**src/rtl/processor_hazard_unit.sv**
```systemverilog
// Load-use / taken-branch hazard detector driving PC, IF/ID and ID/EX controls.
// Optional perf counters (stall_count, flush_count) when HAZARD_PERF_CNT_EN is defined.
module processor_hazard_unit #(
    parameter int LOAD_STALL_CYCLES   = 1,
    parameter int BRANCH_FLUSH_CYCLES = 1
) (
    input  logic        clk,
    input  logic        reset,
    input  logic [31:0] ID_instruction,
    input  logic        Reg2Loc,
    input  logic [4:0]  EX_Rd,
    input  logic        EX_MemRead,
    input  logic        EX_MemWrite,
    input  logic        EX_RegWrite,
    input  logic        branch_taken,
    output logic        pc_write_en,
    output logic        ifid_write_en,
    output logic        idex_bubble,
    output logic        ifid_flush,
    output logic [1:0]  hazard_state
`ifdef HAZARD_PERF_CNT_EN
    ,
    output logic [31:0] stall_count,
    output logic [31:0] flush_count
`endif
);

    typedef enum logic [1:0] {
        RUN   = 2'b00,
        STALL = 2'b01,
        FLUSH = 2'b10
    } state_t;

    localparam logic [2:0] LS_RELOAD = 3'(LOAD_STALL_CYCLES - 1);
    localparam logic [2:0] BF_RELOAD = 3'(BRANCH_FLUSH_CYCLES - 1);

    state_t     state_q, state_d;
    logic [2:0] cnt_q, cnt_d;

    logic [4:0] rn, rm, rd, src2;
    logic       ex_is_load, load_use;
    logic       stall, flush;

    wire unused_bits = ^{ID_instruction[31:21], ID_instruction[15:10]};

    assign rn   = ID_instruction[9:5];
    assign rm   = ID_instruction[20:16];
    assign rd   = ID_instruction[4:0];
    assign src2 = Reg2Loc ? rm : rd;

    assign ex_is_load = EX_MemRead & EX_RegWrite & ~EX_MemWrite;
    assign load_use   = ex_is_load & (EX_Rd != 5'd31)
                      & ((EX_Rd == rn) | (EX_Rd == src2));

    always_ff @(posedge clk) begin
        if (reset) begin
            state_q <= RUN;
            cnt_q   <= 3'd0;
        end else begin
            state_q <= state_d;
            cnt_q   <= cnt_d;
        end
    end

    always_comb begin
        state_d = state_q;
        cnt_d   = cnt_q;
        unique case (state_q)
            RUN: begin
                if (branch_taken) begin
                    if (BF_RELOAD != 3'd0) begin
                        state_d = FLUSH;
                        cnt_d   = BF_RELOAD;
                    end
                end else if (load_use && LS_RELOAD != 3'd0) begin
                    state_d = STALL;
                    cnt_d   = LS_RELOAD;
                end
            end
            STALL, FLUSH: begin
                // A taken branch discards the (younger) stalled instruction.
                if (branch_taken) begin
                    state_d = (BF_RELOAD != 3'd0) ? FLUSH : RUN;
                    cnt_d   = BF_RELOAD;
                end else begin
                    cnt_d = cnt_q - 3'd1;
                    if (cnt_q == 3'd1)
                        state_d = RUN;
                end
            end
            default: begin
                state_d = RUN;
                cnt_d   = 3'd0;
            end
        endcase
    end

    always_comb begin
        stall = ~reset & (((state_q == RUN) & load_use & ~branch_taken)
                          | (state_q == STALL));
        flush = ~reset & (branch_taken | (state_q == FLUSH));
    end

    assign pc_write_en   = flush | ~stall;
    assign ifid_write_en = flush | ~stall;
    assign idex_bubble   = stall | flush;
    assign ifid_flush    = flush;
    assign hazard_state  = reset ? 2'b00 : state_q;

`ifdef HAZARD_PERF_CNT_EN
    always_ff @(posedge clk) begin
        if (reset) begin
            stall_count <= 32'd0;
            flush_count <= 32'd0;
        end else begin
            if (stall && stall_count != 32'hFFFF_FFFF)
                stall_count <= stall_count + 32'd1;
            if (flush && flush_count != 32'hFFFF_FFFF)
                flush_count <= flush_count + 32'd1;
        end
    end
`endif

endmodule

```
**config.mk**
```make
export PLATFORM = sky130hd
export DESIGN_NAME = processor_hazard_unit
export DESIGN_NICKNAME = d
export VERILOG_FILES = /design/src/rtl/processor_hazard_unit.sv
export SDC_FILE = /design/constraint.sdc
export NUM_CORES = 1
export LEC_CHECK = 0
export ABC_AREA = 1
export CAP_MARGIN = 20
export CORE_MARGIN = 10
export CORE_UTILIZATION = 27
export DETAILED_ROUTE_END_ITERATION = 10
export PLACE_DENSITY = 0.89
export SLEW_MARGIN = 20
export SYNTH_ARGS = -nofsm -noshare
export SYNTH_HDL_FRONTEND = slang
export SYNTH_SLANG_ARGS = --single-unit
```
**constraint.sdc**
```tcl
create_clock -name clk -period 4 [get_ports clk]
set_clock_uncertainty 0.1 [all_clocks]
set_input_delay 1.2 -clock clk [delete_from_list [all_inputs] [get_ports clk]]
set_output_delay 1.2 -clock clk [all_outputs]
set_load 0.01 [all_outputs]
```
==> flow_metrics.env <==
export IMPL_gp_congestion=0.7608
export IMPL_synth_cells_most_frequent="30 x nand2_1, 13 x inv_1, 8 x nand3_1"
export IMPL_yosysMostFrequentCell="nand2_1"
export IMPL_slew_violations=0
export IMPL_dp_cells=116
export IMPL_cp_start_kind="input port"
export IMPL_antenna_found_initial=0
export IMPL_ir_drop_mv=0.03767
export IMPL_ys_seq_area_frac=0
export IMPL_critPathArrivalTime_ns=2.56
export IMPL_synthToLayoutAreaGrowth_pct=84.15
export IMPL_grt_use_total=0.07207
export IMPL_start_util=0.2801
export IMPL_min_path_type="in -> out"
export IMPL_wl_microns=1277
export IMPL_dieHeight_microns=56.28
export IMPL_nClkBuffers=0
export IMPL_p_leak_nw=0.3398
export IMPL_fillers=136
export IMPL_core_area_sq_um=1269
export IMPL_synth_area_sq_um=355.3
export IMPL_nFlopsAndLatches=0
export IMPL_rows=13
export IMPL_final_util=0.5158
export IMPL_postSynthAreaPerCell_sq_um=4.935
export IMPL_finalNonFillerCells=116
export IMPL_fin_crit_sh=0.9647
export IMPL_grt_first_pass_wirelength_microns=2014
export IMPL_dp_hpwl_microns=1155
export IMPL_die_x_microns=56.28
export IMPL_critPathRequiredTime_ns=2.70
export IMPL_cts_hold_buf=0
export IMPL_ios=50
export IMPL_grt_pass1_vias=511
export IMPL_hold_ws_ns=2.945
export IMPL_wire_per_inst_microns=11.01
export IMPL_grt_overflow=0
export IMPL_netlist_area_leader_share=0.3169
export IMPL_drt_iter0_drc=8
export IMPL_die_area_sq_um=3167
export IMPL_status="finished, final reports clean"
export IMPL_power_density_nw_per_um2=91.62
export IMPL_port_buffers=30
export IMPL_max_freq_mhz=259.2
export IMPL_drc=0
export IMPL_regArea_sq_um=0
export IMPL_via_per_inst=4.388
export IMPL_grt_max_degree=10
export IMPL_first_pass_iters=2
export IMPL_nets=147
export IMPL_critical_path_class="in -> out"
export IMPL_cp_max_fo=9
export IMPL_yosysTopAreaCell="nand2_1"
export IMPL_ant_nets=0
export IMPL_rsz0062_at_grt="yes"
export IMPL_hold_viol=0
export IMPL_drive_above_1_share=0.09901
export IMPL_yosys_warnings=0
export IMPL_cts_setup_buffers=0
export IMPL_cap_violations=0
export IMPL_setup_viol=0
export IMPL_dr_total_vias=509
export IMPL_yosysUniqueCellTypes=17
export IMPL_cp_end_kind="output pin"
export IMPL_total_power_uw=59.96
export IMPL_synthCells=72
export IMPL_min_period_ns=3.859
export IMPL_num_antenna_cells=0
export IMPL_synthTopCellsByArea="nand2_1 32%, inv_1 14%, nand3_1 11%, xnor2_1 7.4%, buf_4 6.3%"
layout by cell type, fill, tap and decap left out, drive strengths merged:
cell           count
inv               14
nor4               1
clkdlybuf4s50     26
nand3b             3
nor2               1
nor3               1
nand2             32
nand4              1
a21oi              1
or2                1
xnor2              3
clkbuf             3
conb               2
buf                2
nand3              8
o21ai              1
dlymetal6s2s       1
report_power, final:
group	internal (mW)	switching, mW	leakage [nW]
Combinational	0.0360	0.0240	0.340
Sequential	0	0	0
Clock	0	0	0
Total	0.0360	0.0240	0.340
routing by layer:
layer	vias up	track usage	wire length (microns)
li1	273	-	-
met1	221	0.07028	536
met2	15	0.1601	706
met3	0	0.006742	33
met4	0	0	0
met5	-	0	0
layout make-up:
cell class	instances	area, sq um	share of cell area
well taps	15	18.77	0.02868
multi-input cells	55	269.0	0.4111
repair buffers	32	306.5	0.4685
inverters	14	60.06	0.09178
per-stage QoR:
step | instance area [sq um] | TNS [ns] | worst slack, ns
2_1_floorplan | 359.1 | 0 | 0.7001
3_3_place_gp | 659.4 | -0.5615 | -0.2506
3_5_place_dp | 659.4 | -0.6637 | -0.2915
4_1_cts | 656.9 | 0 | 0.01145
5_1_grt | 654.4 | -0.006466 | -0.006466
6_report | 654.4 | 0 | 0.1414
path summary, 6_finish.rpt:
path	from	end	slack, ns	cells after the start
setup / recovery	Reg2Loc	idex_bubble	0.14	11
hold / removal	EX_Rd[1]	pc_write_en	2.95	7
worst max-delay path, stage by stage:
cell             delay (ns)
clkdlybuf4s50_1        0.47
buf_6                  0.15
inv_8                  0.05
nand2_2                0.05
nand3b_1               0.07
nand2_1                0.07
nand3_1                0.06
o21ai_1                0.11
nand2_1                0.09
nand2_1                0.09
clkbuf_2               0.14
cells by family (layout without fill, tap and decap cells):
family / count (synthesis) / in the layout / synth area share
XOR/XNOR: 3 / 3 / 0.07396
AND/OR/NAND/NOR: 48 / 48 / 0.6232
AO/OA/AOI/OAI: 2 / 2 / 0.02814
buffers and inverters: 18 / 46 / 0.2641
other: 1 / 2 / 0.01055
repair_timing:
action / in CTS / in global routing
resized for setup: 4 / 8
hold endpoints to repair: 0 / 0
pin swaps: 0 / 0
endpoints found under the setup margin: 3 / 3
cloned: 0 / 0
No activity file was read; power rests on OpenSTA's default activity.
==> variant 1 (same flow settings) <==
Register the outputs `pc_write_en`, `ifid_write_en`, `idex_bubble`, `ifid_flush` and `hazard_state`, with the module's reset; this adds one clock of latency there.
--- a/src/rtl/processor_hazard_unit.sv
+++ b/src/rtl/processor_hazard_unit.sv
@@ -101,11 +101,21 @@
         flush = ~reset & (branch_taken | (state_q == FLUSH));
     end
 
-    assign pc_write_en   = flush | ~stall;
-    assign ifid_write_en = flush | ~stall;
-    assign idex_bubble   = stall | flush;
-    assign ifid_flush    = flush;
-    assign hazard_state  = reset ? 2'b00 : state_q;
+    always_ff @(posedge clk) begin
+        if (reset) begin
+            pc_write_en   <= '0;
+            ifid_write_en <= '0;
+            idex_bubble   <= '0;
+            ifid_flush    <= '0;
+            hazard_state  <= '0;
+        end else begin
+            pc_write_en   <= flush | ~stall;
+            ifid_write_en <= flush | ~stall;
+            idex_bubble   <= stall | flush;
+            ifid_flush    <= flush;
+            hazard_state  <= reset ? 2'b00 : state_q;
+        end
+    end
 
 `ifdef HAZARD_PERF_CNT_EN
     always_ff @(posedge clk) begin
Check against the original RTL: not equivalent (Yosys sat finds a counterexample within 4 cycles, from zero or initial values and one cycle with reset high).
==> variant 1 against the unedited design <==
  * Power rose by 150%
  * Critical path depth is 3 lower
  * Synthesized area is 19% higher
  * Wire length grew 6.7%
  * Non-clock buffer count is 2 lower
  * Count of clock-buffer cells in the layout rose by 4
  * Setup slack improved by 1300 ps
  * Final area increased by 13%
  * Sequential cell count up 3
  * Critical path type is now in -> reg
  * Highest routed layer unchanged
==> variant 1: results <==
[run_status]
status = completed

[final_layout]
drive_gt1_frac = 0.0727
regArea_um2 = 60.1
area_growth_pct = 74.6
n_all_buffers = 30
buffer_area_frac = 0.405
multi_input_area_um2 = 263
n_clock_buffer = 4
nMultiInputCombCells = 56
num-fill-cells = 150

[worst_hold_path]
hold_class = in -> reg

[placement]
gp_congestion = 0.792
preCtsSetupSlack_ps = 1210
dp_hpwl_um = 1220
placed_area_um2 = 714
dp_cells = 122

[power]
pg_comb_mw = 0.0622
p_int_mw = 0.106
p_per_area_nw_per_um2 = 200
ir_drop_mv = 0.0597
p_total_mw = 0.148
leakage_nw = 0.381

[synthesis]
synthTopCellsByArea = nand2_1 (27%), dfxtp_1 (14%), inv_1 (14%)
netlist_instances = 79
synth_common_cells = nand2_1 (31), inv_1 (16), nand3_1 (9)
ys_seq_area_frac = 0.142

[detailed_routing]
dr.pass1.iters = 4
routedWlPerCell_um = 10.8
drt_wl_total_um = 1360

[clock_tree]
post_cts_resized = 0

[global_route]
track_usage = 0.0740
grt_pass1_wl_um = 2120
## variant 1: kinds of logic after synthesis
| kind of cell | count (synthesis) | share of synthesized area |
|---|---|---|
| and+or+nand+nor | 47 | 0.481 |
| buffers and inverters | 21 | 0.248 |
| AOI/OAI and AO/OA | 4 | 0.0590 |
| xor gates and xnor gates | 3 | 0.0620 |
| DFF | 3 | 0.142 |
| other | 1 | 0.00884 |
## variant 1: routing by layer
layer  vias up  wire (um)  global-route usage
met5         -          0                   0
met2        29        637               0.126
met4         0          0              0.0288
met1       217        554              0.0742
met3         0        172              0.0386
li1        296          -                   -
## variant 1: final timing paths
check	from	to	slack (ps)	cells after the start
hold / removal	branch_taken	ifid_flush	1440	3
setup / recovery	Reg2Loc	ifid_write_en	1460	8
## variant 1: worst max-delay path: stages
cell	delay, ps
clkdlybuf4s50_1	740
nand2_1	130
nand2_1	90
nand2_1	50
nand2_1	50
nand2_1	60
o21ai_2	150
a21oi_1	80
==> variant 2 (same settings) <==
Made on the original files. The option `HAZARD_PERF_CNT_EN` is turned on by a define.
--- a/src/rtl/processor_hazard_unit.sv
+++ b/src/rtl/processor_hazard_unit.sv
@@ -1,5 +1,7 @@
 // Load-use / taken-branch hazard detector driving PC, IF/ID and ID/EX controls.
 // Optional perf counters (stall_count, flush_count) when HAZARD_PERF_CNT_EN is defined.
+`define HAZARD_PERF_CNT_EN
+
 module processor_hazard_unit #(
     parameter int LOAD_STALL_CYCLES   = 1,
     parameter int BRANCH_FLUSH_CYCLES = 1
Function (old outputs only; new: flush_count and stall_count): kept (Yosys induction, for registers that start in step).
==> variant 2 against the unedited design <==
  * Final area rose to 9.2 times the old value
  * Setup slack better by 20 ps
  * Hold slack worse by 2600 ps
  * Final cell count rose to 9.2 times the old value
  * Synthesized area rose to 13 times the old value
  * Power rose to 27 times the old value
  * Global-route usage up 5.3 points
  * Sequential cell count up 64
  * Wire length rose to 11 times the old value
==> variant 2: results <==
[synthesis]
synth.distinct_cells = 32
synth_compound_area_frac = 0.0721
ys_seq_area_frac = 0.285
synthTopCellsByArea = dfxtp_1 (29%), nand2_1 (21%), nor2_1 (8.9%)
synth_fa_ha_area_frac = 0.00557

[detailed_routing]
top_layer = met4
drt_iter0_drc = 509
dr.pass1.iters = 5
wl_met1_um = 6150
dr_wl_met2_um = 6670
vias_per_cell = 4.74
drt_wl_total_um = 14000

[final_layout]
seqAreaFraction = 0.214
nMultiInputCombCells = 575
num-fill-cells = 1778
final_nets = 893
layout.non_clock_inverters = 88
n_clock_buffer = 13
drive_gt1_frac = 0.0669
buffer_area_frac = 0.177
n_all_buffers = 109

[global_route]
grt_max_degree = 43
track_usage = 0.125
grt_util_met1 = 0.154
met3_usage = 0.0273
grt_pass1_wl_um = 23300
grt_pass1_vias = 4848
grtUsageMet2 = 0.206

[placement]
portBuffers = 94
preCtsSetupSlack_ps = -585
gp_congestion = 0.912

[run_status]
status = completed

[worst_hold_path]
min_from = flush_count[31]
hold_class = reg -> reg

[critical_path]
cp-endpoint = ifid_write_en
worst-endpoint-arrival_ps = 2540
startpoint = ID_instruction[20]

[power]
switching_share = 0.219
ir_drop_mv = 0.196
leakage_nw = 2.21

[sta]
whs_ps = 388
variant 2: cell types whose count changed after synthesis, moves of 12 or more:
cell / before / now
nand4_1: 1 / 38
nand3_1: 8 / 36
dfxtp_1: 0 / 64
a21oi_1: 1 / 43
nand2_1: 30 / 253
inv_1: 13 / 83
xor2_1: 0 / 21
o21ai_0: 0 / 12
nor2_1: 1 / 106
nor3_1: 1 / 23
variant 2: power by group through the flow:
stage	clock [mW]	combinational [mW]	sequential (mW)
2_1_floorplan	0	0.0619	0.655
3_3_place_gp	0	0.109	0.655
3_5_place_dp	0	0.111	0.655
4_1_cts	0.863	0.113	0.641
5_1_grt	0.886	0.126	0.641
6_report	0.846	0.113	0.641
variant 2: per-stage QoR:
stage               setup TNS (ps)   util  power [mW]  instances
floorplan                        0      -       0.717        756
global placement             -1700  0.343       0.764       1055
detailed placement           -1780  0.343       0.766       1055
CTS                          -30.8  0.364        1.62       1072
global route                     0  0.364        1.65       1072
finish                           0  0.364        1.60       1072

> Task goal: Give back exactly the lines from the one containing "nand3_1: 8 / 36" through the last line of the records.

> Result for this exercise:
nand3_1: 8 / 36
dfxtp_1: 0 / 64
a21oi_1: 1 / 43
nand2_1: 30 / 253
inv_1: 13 / 83
xor2_1: 0 / 21
o21ai_0: 0 / 12
nor2_1: 1 / 106
nor3_1: 1 / 23
variant 2: power by group through the flow:
stage	clock [mW]	combinational [mW]	sequential (mW)
2_1_floorplan	0	0.0619	0.655
3_3_place_gp	0	0.109	0.655
3_5_place_dp	0	0.111	0.655
4_1_cts	0.863	0.113	0.641
5_1_grt	0.886	0.126	0.641
6_report	0.846	0.113	0.641
variant 2: per-stage QoR:
stage               setup TNS (ps)   util  power [mW]  instances
floorplan                        0      -       0.717        756
global placement             -1700  0.343       0.764       1055
detailed placement           -1780  0.343       0.766       1055
CTS                          -30.8  0.364        1.62       1072
global route                     0  0.364        1.65       1072
finish                           0  0.364        1.60       1072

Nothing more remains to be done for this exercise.